In my last post I talked about updating an SSIS package to use Common Table Expressions in the source query to replace a complex set of asynchronous transforms in the package’s data flow. The upside of this change was that the package performed better by several orders of magnitude. The downside is that the source query became more complex.

Now this isn’t inherently a bad thing, but it is undesirable in that it makes the package less self-documenting. In addition, because I tend to base my source queries on expressions[2], it is not always a simple task to figure out exactly what query is being executed. Because of this, and because self-description is an admirable goal for any development artifact, I will generally update my data flow with an annotation on the design surface that shows the query next to the data source component. In this scenario, the data flow ended up looking something like this:

As you can see, it is now much easier to understand the data being extracted than it would be to examine the data source component to find out on which variable its query was based, and then examine the variable to understand the expression on which it, in turn, was based.

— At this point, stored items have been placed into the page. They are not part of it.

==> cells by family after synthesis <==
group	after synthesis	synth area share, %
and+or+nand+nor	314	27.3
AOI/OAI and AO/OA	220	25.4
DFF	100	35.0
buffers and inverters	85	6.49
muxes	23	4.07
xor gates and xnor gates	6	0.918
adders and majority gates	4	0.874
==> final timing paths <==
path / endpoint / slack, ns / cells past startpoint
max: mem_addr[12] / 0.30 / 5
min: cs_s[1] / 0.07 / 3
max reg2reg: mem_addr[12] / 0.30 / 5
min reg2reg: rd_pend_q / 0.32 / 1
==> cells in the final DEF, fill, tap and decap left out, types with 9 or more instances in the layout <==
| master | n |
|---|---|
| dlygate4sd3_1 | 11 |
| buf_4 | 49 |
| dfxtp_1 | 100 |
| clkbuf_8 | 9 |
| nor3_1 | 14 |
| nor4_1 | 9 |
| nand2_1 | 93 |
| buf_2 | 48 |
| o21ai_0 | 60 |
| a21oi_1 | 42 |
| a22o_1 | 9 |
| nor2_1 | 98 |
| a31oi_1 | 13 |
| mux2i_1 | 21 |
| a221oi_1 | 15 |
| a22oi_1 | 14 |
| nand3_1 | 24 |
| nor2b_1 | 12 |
$ cat config.mk
export PLATFORM = sky130hd
export DESIGN_NAME = hazard_ctrl_unit
export DESIGN_NICKNAME = d
export VERILOG_FILES = /design/src/rtl/hazard_ctrl_unit.sv
export SDC_FILE = /design/constraint.sdc
export NUM_CORES = 1
export LEC_CHECK = 0
export ABC_CLOCK_PERIOD_IN_PS = 2600
export CORE_AREA = 2 2 46 48
export DETAILED_ROUTE_END_ITERATION = 8
export DIE_AREA = 0 0 48 50
export PLACE_DENSITY_LB_ADDON = 0.08
export SETUP_SLACK_MARGIN = 0.15
export SLEW_MARGIN = 40
export SYNTH_ARGS = -nofsm -noshare
export SYNTH_HDL_FRONTEND = slang
export SYNTH_SLANG_ARGS = --single-unit
$ cat constraint.sdc
create_clock -name clk -period 2.6 [get_ports clk]
set_input_delay 0.52 -clock clk [delete_from_list [all_inputs] [get_ports clk]]
set_output_delay 0.52 -clock clk [all_outputs]
set_load 0.005 [all_outputs]
$ cat src/rtl/hazard_ctrl_unit.sv
// Hazard/stall controller: load-use stalls, memory freeze, taken-branch flush.
// Optional perf counters are built only when HU_PERF_CNT_EN is defined.
module hazard_ctrl_unit #(
    parameter int REG_AW   = 2,
    parameter int LOAD_LAT = 1,
    parameter int CNT_W    = 16
) (
    input  logic              clk,
    input  logic              rst_n,
    input  logic [REG_AW-1:0] if_id_ra,
    input  logic [REG_AW-1:0] if_id_rb,
    input  logic              if_id_ra_used,
    input  logic              if_id_rb_used,
    input  logic [REG_AW-1:0] id_ex_rd,
    input  logic              id_ex_mem_read,
    input  logic              bt,
    input  logic              mem_busy,
    output logic              pc_en,
    output logic              if_id_en,
    output logic              id_ex_en,
    output logic              ex_mem_en,
    output logic              if_id_flush,
    output logic              id_ex_flush,
    output logic [CNT_W-1:0]  stall_cnt,
    output logic [CNT_W-1:0]  flush_cnt
);

    localparam int CW = $clog2(LOAD_LAT + 1);
    localparam logic [CW-1:0] LL_M1 = CW'(LOAD_LAT - 1);
    localparam logic [CW-1:0] ONE   = CW'(1);

    typedef enum logic [1:0] {RUN, LU_STALL, MEM_WAIT} state_e;

    state_e        state_q, state_d;
    state_e        ret_q, ret_d;
    state_e        eff;
    logic [CW-1:0] lu_cnt_q, lu_cnt_d;
    logic          hz;

    assign hz = id_ex_mem_read &
                ((if_id_ra_used & (if_id_ra == id_ex_rd)) |
                 (if_id_rb_used & (if_id_rb == id_ex_rd)));

    always_ff @(posedge clk or negedge rst_n) begin
        if (!rst_n) begin
            state_q  <= RUN;
            ret_q    <= RUN;
            lu_cnt_q <= '0;
        end else begin
            state_q  <= state_d;
            ret_q    <= ret_d;
            lu_cnt_q <= lu_cnt_d;
        end
    end

    always_comb begin
        pc_en       = 1'b1;
        if_id_en    = 1'b1;
        id_ex_en    = 1'b1;
        ex_mem_en   = 1'b1;
        if_id_flush = 1'b0;
        id_ex_flush = 1'b0;
        state_d     = state_q;
        ret_d       = ret_q;
        lu_cnt_d    = lu_cnt_q;
        // The first non-busy cycle after a freeze behaves as the saved state.
        eff = (state_q == MEM_WAIT) ? ret_q : state_q;
        if (!rst_n) begin
            pc_en     = 1'b0;
            if_id_en  = 1'b0;
            id_ex_en  = 1'b0;
            ex_mem_en = 1'b0;
        end else if (mem_busy) begin
            pc_en     = 1'b0;
            if_id_en  = 1'b0;
            id_ex_en  = 1'b0;
            ex_mem_en = 1'b0;
            state_d   = MEM_WAIT;
            ret_d     = eff;
        end else if (bt) begin
            if_id_flush = 1'b1;
            id_ex_flush = 1'b1;
            lu_cnt_d    = '0;
            state_d     = RUN;
        end else begin
            state_d = eff;
            unique case (eff)
                RUN: begin
                    if (hz) begin
                        pc_en       = 1'b0;
                        if_id_en    = 1'b0;
                        id_ex_flush = 1'b1;
                        if (LOAD_LAT > 1) begin
                            lu_cnt_d = LL_M1;
                            state_d  = LU_STALL;
                        end
                    end
                end
                LU_STALL: begin
                    pc_en       = 1'b0;
                    if_id_en    = 1'b0;
                    id_ex_flush = 1'b1;
                    lu_cnt_d    = lu_cnt_q - ONE;
                    if (lu_cnt_q == ONE) state_d = RUN;
                end
                default: state_d = RUN;
            endcase
        end
    end

`ifdef HU_PERF_CNT_EN
    logic [CNT_W-1:0] stall_cnt_q, stall_cnt_d;
    logic [CNT_W-1:0] flush_cnt_q, flush_cnt_d;

    always_comb begin
        stall_cnt_d = stall_cnt_q;
        flush_cnt_d = flush_cnt_q;
        if (!pc_en && (stall_cnt_q != '1)) stall_cnt_d = stall_cnt_q + 1'b1;
        if (bt && !mem_busy && (flush_cnt_q != '1))
            flush_cnt_d = flush_cnt_q + 1'b1;
    end

    always_ff @(posedge clk or negedge rst_n) begin
        if (!rst_n) begin
            stall_cnt_q <= '0;
            flush_cnt_q <= '0;
        end else begin
            stall_cnt_q <= stall_cnt_d;
            flush_cnt_q <= flush_cnt_d;
        end
    end

    assign stall_cnt = stall_cnt_q;
    assign flush_cnt = flush_cnt_q;
`else
    assign stall_cnt = '0;
    assign flush_cnt = '0;
`endif

endmodule

# After elaboration in Yosys (flattened, before gate mapping)

Cells that the tools add are included.

Shift operators: 0
Reductions and logical operators: 4
Add/sub/neg operators: 1
$mul: 0
$lt $le $gt $ge: 0
Bitwise operators: 5
Eq/ne operators: 4
Divide/modulo/power cells: 0
Multiplexer cells: 22

Operators by type and width:

| operator                                            | count |
|---|---|
| two-way mux 1 bit                                   | 15 |
| two-way mux 2 bit                                   | 4 |
| equality test 2 bit                                 | 2 |
| one-hot mux 1 bit (2 select lines)                  | 2 |
| one-hot mux 2 bit (2 select lines)                  | 1 |
| AND 1 bit                                           | 3 |
| AND reduction 3 bit                                 | 1 |
| equality test 2 x 1 -> 1 bit, second input constant | 1 |
| equality test 2 bit, second input constant          | 1 |
| logical NOT 2 bit                                   | 1 |
| AND reduction 2 bit                                 | 1 |
| nonzero test 2 bit                                  | 1 |
| NOT 1 bit                                           | 1 |
| bitwise OR 1 bit                                    | 1 |
| subtractor 1 bit, second input constant             | 1 |

Memory bits (writable): 0
Memories: 0
Bits of input ports: 13
Memory bits (read-only): 0
Word-level logic and storage cells: 39
Latch bits: 0
Bits in registers: 5

# Longest topological paths before layout

Depth in word-level cells: 9
Gate-level depth with buffers: 5
Depth with buffers taken out: 4

# Least setup slack after synthesis

No wires, ideal clock.

Kind: input-to-output
Start point: in id_ex_rd[0]
End point: out pc_en
Stages: 5
Path slack: 0.881 ns
Buffers on the path: 1
Arrival time: 1.199 ns
Path through: xnor2_1 > nand3_1 > a211oi_1 > nor2_1 > buf_4

Longest elaborated chain between the ends: 9
Elaborated cells on any way between the ends: 11

Ends and longest elaborated chain:

| what                                          | RTL line | RTL |
|---|---|---|
| start, declared                               | 14       | `input logic [REG_AW-1:0] id_ex_rd,` |
| equality test 2 bit, on equally long branches | 41, 42   |  |
| AND 1 bit, on equally long branches           | 41, 42   |  |
| bitwise OR 1 bit (*)                          | 41       | `((if_id_ra_used & (if_id_ra == id_ex_rd)) \|` |
| AND 1 bit (*)                                 | 40       | `assign hz = id_ex_mem_read &` |
| two-way mux 1 bit (*)                         | --       |  |
| one-hot mux 1 bit (2 select lines) (*)        | --       |  |
| two-way mux 1 bit (*) (3 in a row)            | --       |  |
| end, declared                                 | 18       | `output logic pc_en,` |

Mark *: on every way between the ends. The rest lies on a longest branch, timed or not.

# Worst setup path after layout

Start point: in mem_busy
End point: out if_id_flush

Longest elaborated chain between the ends: 2

Ends and longest elaborated chain:

| what              | RTL line | RTL |
|---|---|---|
| start, declared   | 17       | `input logic mem_busy,` |
| two-way mux 1 bit | 73       | `end else if (mem_busy) begin` |
| two-way mux 1 bit | 68       | `if (!rst_n) begin` |
| end, declared     | 22       | `output logic if_id_flush,` |

Every way passes these cells.

==> metrics.txt <==
status=completed; Clk Latency, worst-skew pair=240 ps; IO Count=between 50 and 60; worst path buffer plus inverter count=3; Critical Path Max Stage Delay=490 ps; Die ar.=2400 sq um; static leakage=about 0.38 nW; number of clock sinks=5; Distinct cells, synth=19; Core ar.=1902 sq um; crit-path cells=clkdlybuf4s50_1, nand2b_1, inv_2, and2_1, clkdlybuf4s50_1; clock slew at reported path FFs=50 ps; most frequent cells after synthesis=buf_4 (34), dfrtp_1 (5); RSZ-0062 raised after global routing=false; Hold Fails Final Rpt=0; Area Growth Syn to Fin=21.67%; Post-DP HPWL=815.3 microns; Synth Area in Simple Gates=11.37%; most used flip-flop cell after synthesis=dfrtp_1; power density over the cells=343.3 nW/um^2; Post-Synth XOR/XNOR Area=6.009%; DRC=0; initial antenna violation count=0; largest family of logic cells by synthesized area=buffers and inverters; register area share after synthesis=21.46%; top achievable clock speed=between 400 and 500 MHz; Gate power share=a little over a quarter; max_cap viols=0; Via density=3.504; first-pass GRT wire length=1490 microns; post-CTS setup buffer count=0; Final ANT Viol Nets=0; Compound-Gate Fraction of Synth Area=12.45%; crit path kind=input port to output port; register bit total from synthesis=5; Reg power frac=35.5%; Yosys top cell area share=43.78%; htree depth=1; Clock Root Buffer=clkbuf_4; VDD IR max=0.2696 mV; mux cell area share after synthesis=1.717%; asr flop ratio synth=100.0%; CTS hold repair buffers=0; Setup TNS=0 ps; gpl congestion=0.6741; width of the chip=48 microns; worst-path fanout max=4; Pre-antenna DRT Iters=4; Int Pwr=0.1748 mW; nets=110; clock tree buffer depth=2; port bufs=18; synthesized cell area=583.1 sq um; ANT cells=0; WP data arrival=1840 ps; Synth Warn #=0; Worst path top cell family by delay=buffers and inverters; vias in the first global route=361; Total GRT Usage=8.805%; CTS tree=built; required time of the critical path=2080 ps; most frequent CP cell=clkdlybuf4s50_1; Hold WC Path Type=register to register; post-layout util=37.30%; post-synthesis cell count=74; row count=16; final instance area=709.4 sq um; Routed Wire Length=929 microns; CP max-delay cell=clkdlybuf4s50_1; cts bufs inserted=3; Tmin final=2357 ps; Slew Viols, Final=0; final setup vio count=0; Clk pwr share=37.4%; Die Ht=approximately 50 microns; average wire per standard cell=7.553 microns; Yosys top cell by area=buf_4; Synth Area per Inst=7.879 sq um; Congestion Overflow GR=0; Synth area leaders=buf_4 (44%), dfrtp_1 (21%), xnor2_1 (6.0%), o21ai_0 (3.4%), nand3_1 (2.6%); Total Power=0.2435 mW; most common cell in the netlist=buf_4; pin count of the biggest net entering global routing=10; Setup Skew=4.657 ps; fraction of layout cells with a size suffix above 1=9.375%; crit start category=input port; sw frac=28.23%; DR vias=about 430; Initial Util=30.66%; DRT iter0 DRCs=5; crit share post-route=90.64%; Post-DP Area=around 680 sq um; CP Capture Type=output port; Fillers=roughly 210; post-synthesis adder-cell area fraction=0%; P_sw=0.06874 mW; number of flops mapped to enable cells by yosys=0
## placed cells by master (no fill, tap or decap)
master	n
a211oi_2	1
a21oi_1	2
a31oi_2	1
and2_1	1
buf_4	3
clkbuf_1	1
clkbuf_4	3
clkdlybuf4s50_1	13
conb_1	32
dfrtp_1	5
dlygate4sd2_1	4
dlymetal6s2s_1	1
inv_1	3
inv_2	1
mux2i_1	1
nand2_1	3
nand2b_1	2
nand3_1	3
nor2_1	4
nor2b_1	1
o21ai_0	4
o21ai_1	1
o31a_1	1
o41ai_1	1
xnor2_1	4
## what timing repair did
| item | CTS | global route |
|---|---|---|
| setup endpoints to repair | 3 | 3 |
| cloned | 0 | 0 |
| pin swaps | 3 | 0 |
| gates resized for setup | 5 | 2 |
## power by group through the flow
stage               clock network (mW)  registers, mW  logic (mW)
finish                          0.0910         0.0866      0.0660
global route                     0.100         0.0875      0.0772
CTS                             0.0972         0.0866      0.0660
floorplan                            0         0.0869      0.0663
global placement                     0         0.0876      0.0669
detailed placement                   0         0.0878      0.0673
## layer usage
metal	share of wire [%]	global-route usage (%)
met4	0	2.703
met2	50	12.44
met1	40	10.86
met5	0	0
met3	9.7	5.495
## metrics by stage
step	setup slack [ps]	hold WS (ps)	instances
after floorplan	881.5	224.4	105
after global placement	17.21	503.4	119
after detailed placement	-3.008	503.0	119
after CTS	67.22	518.0	123
after global routing	161.5	541.6	123
final	243.5	508.9	123
## sequential cells by signal (all words and copies together), names as in the netlist
signal	count
state_q	2
ret_q	2
lu_cnt_q	1
## final cells by class
cell class / count / area, sq um / area share, %
Multi-Input combinational cell: 62 / 309.0 / 43.56
Timing Repair Buffer: 21 / 200.2 / 28.22
Sequential cell: 5 / 125.1 / 17.64
Tap cell: 27 / 33.78 / 4.762
Clock buffer: 4 / 26.28 / 3.704
Inverter: 4 / 15.01 / 2.116
## kinds of logic (layout without fill, tap and decap cells)
logic type      after synthesis  count (layout)
buf+inv                      38              29
simple gates                 14              14
compound gates               11              11
flops                         5               5
xor+xnor                      4               4
other cells                   1              32
mux                           1               1
## worst paths after layout
| kind | cells after the start | endpoint | from | slack, ps |
|---|---|---|---|---|
| worst max-delay path | 5 | if_id_flush | mem_busy | 240 |
| worst min-delay path | 1 | state_q[0] | lu_cnt_q | 510 |
| worst max register to register | 4 | lu_cnt_q | state_q[0] | 1390 |
| worst min register to register | 1 | state_q[0] | lu_cnt_q | 510 |
| max in group asynchronous | 2 | ret_q[0] | rst_n | 1890 |
| min in group asynchronous | 2 | state_q[0] | rst_n | 590 |
## worst reg2reg max path, stage by stage, from the launching register on
cell	delay, ps
dfrtp_1	400
nor2b_1	150
a31oi_2	250
mux2i_1	220
o21ai_1	70
Power figures use the tool's default switching activity.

The obvious drawback of this approach is that as soon as the annotation is created, it is instantly out of date. There is no way to create a “dynamic annotation” in SSIS[3], so there is no enforced relationship between the annotation and the data source component that it describes. This then puts something of a maintenance demand on the package developers, as they must remember to update the annotation each time the source query is updated.
I personally think that this is an acceptable tradeoff. The maintenance cost itself is low, and the benefits of having a well-documented package are considerable. Also, if you follow the best practice of “Get your metadata right first, not later” then you will likely not need to update the source query (or the annotation) very often.
[1] I have a great deal of respect for Greg’s knowledge and experience, so if there’s something that is new to him, it’s worth blogging about.
[2] Which will likely be a post of its own before too long.
[3] Although having annotations based on expressions would be a cool new feature, wouldn’t it?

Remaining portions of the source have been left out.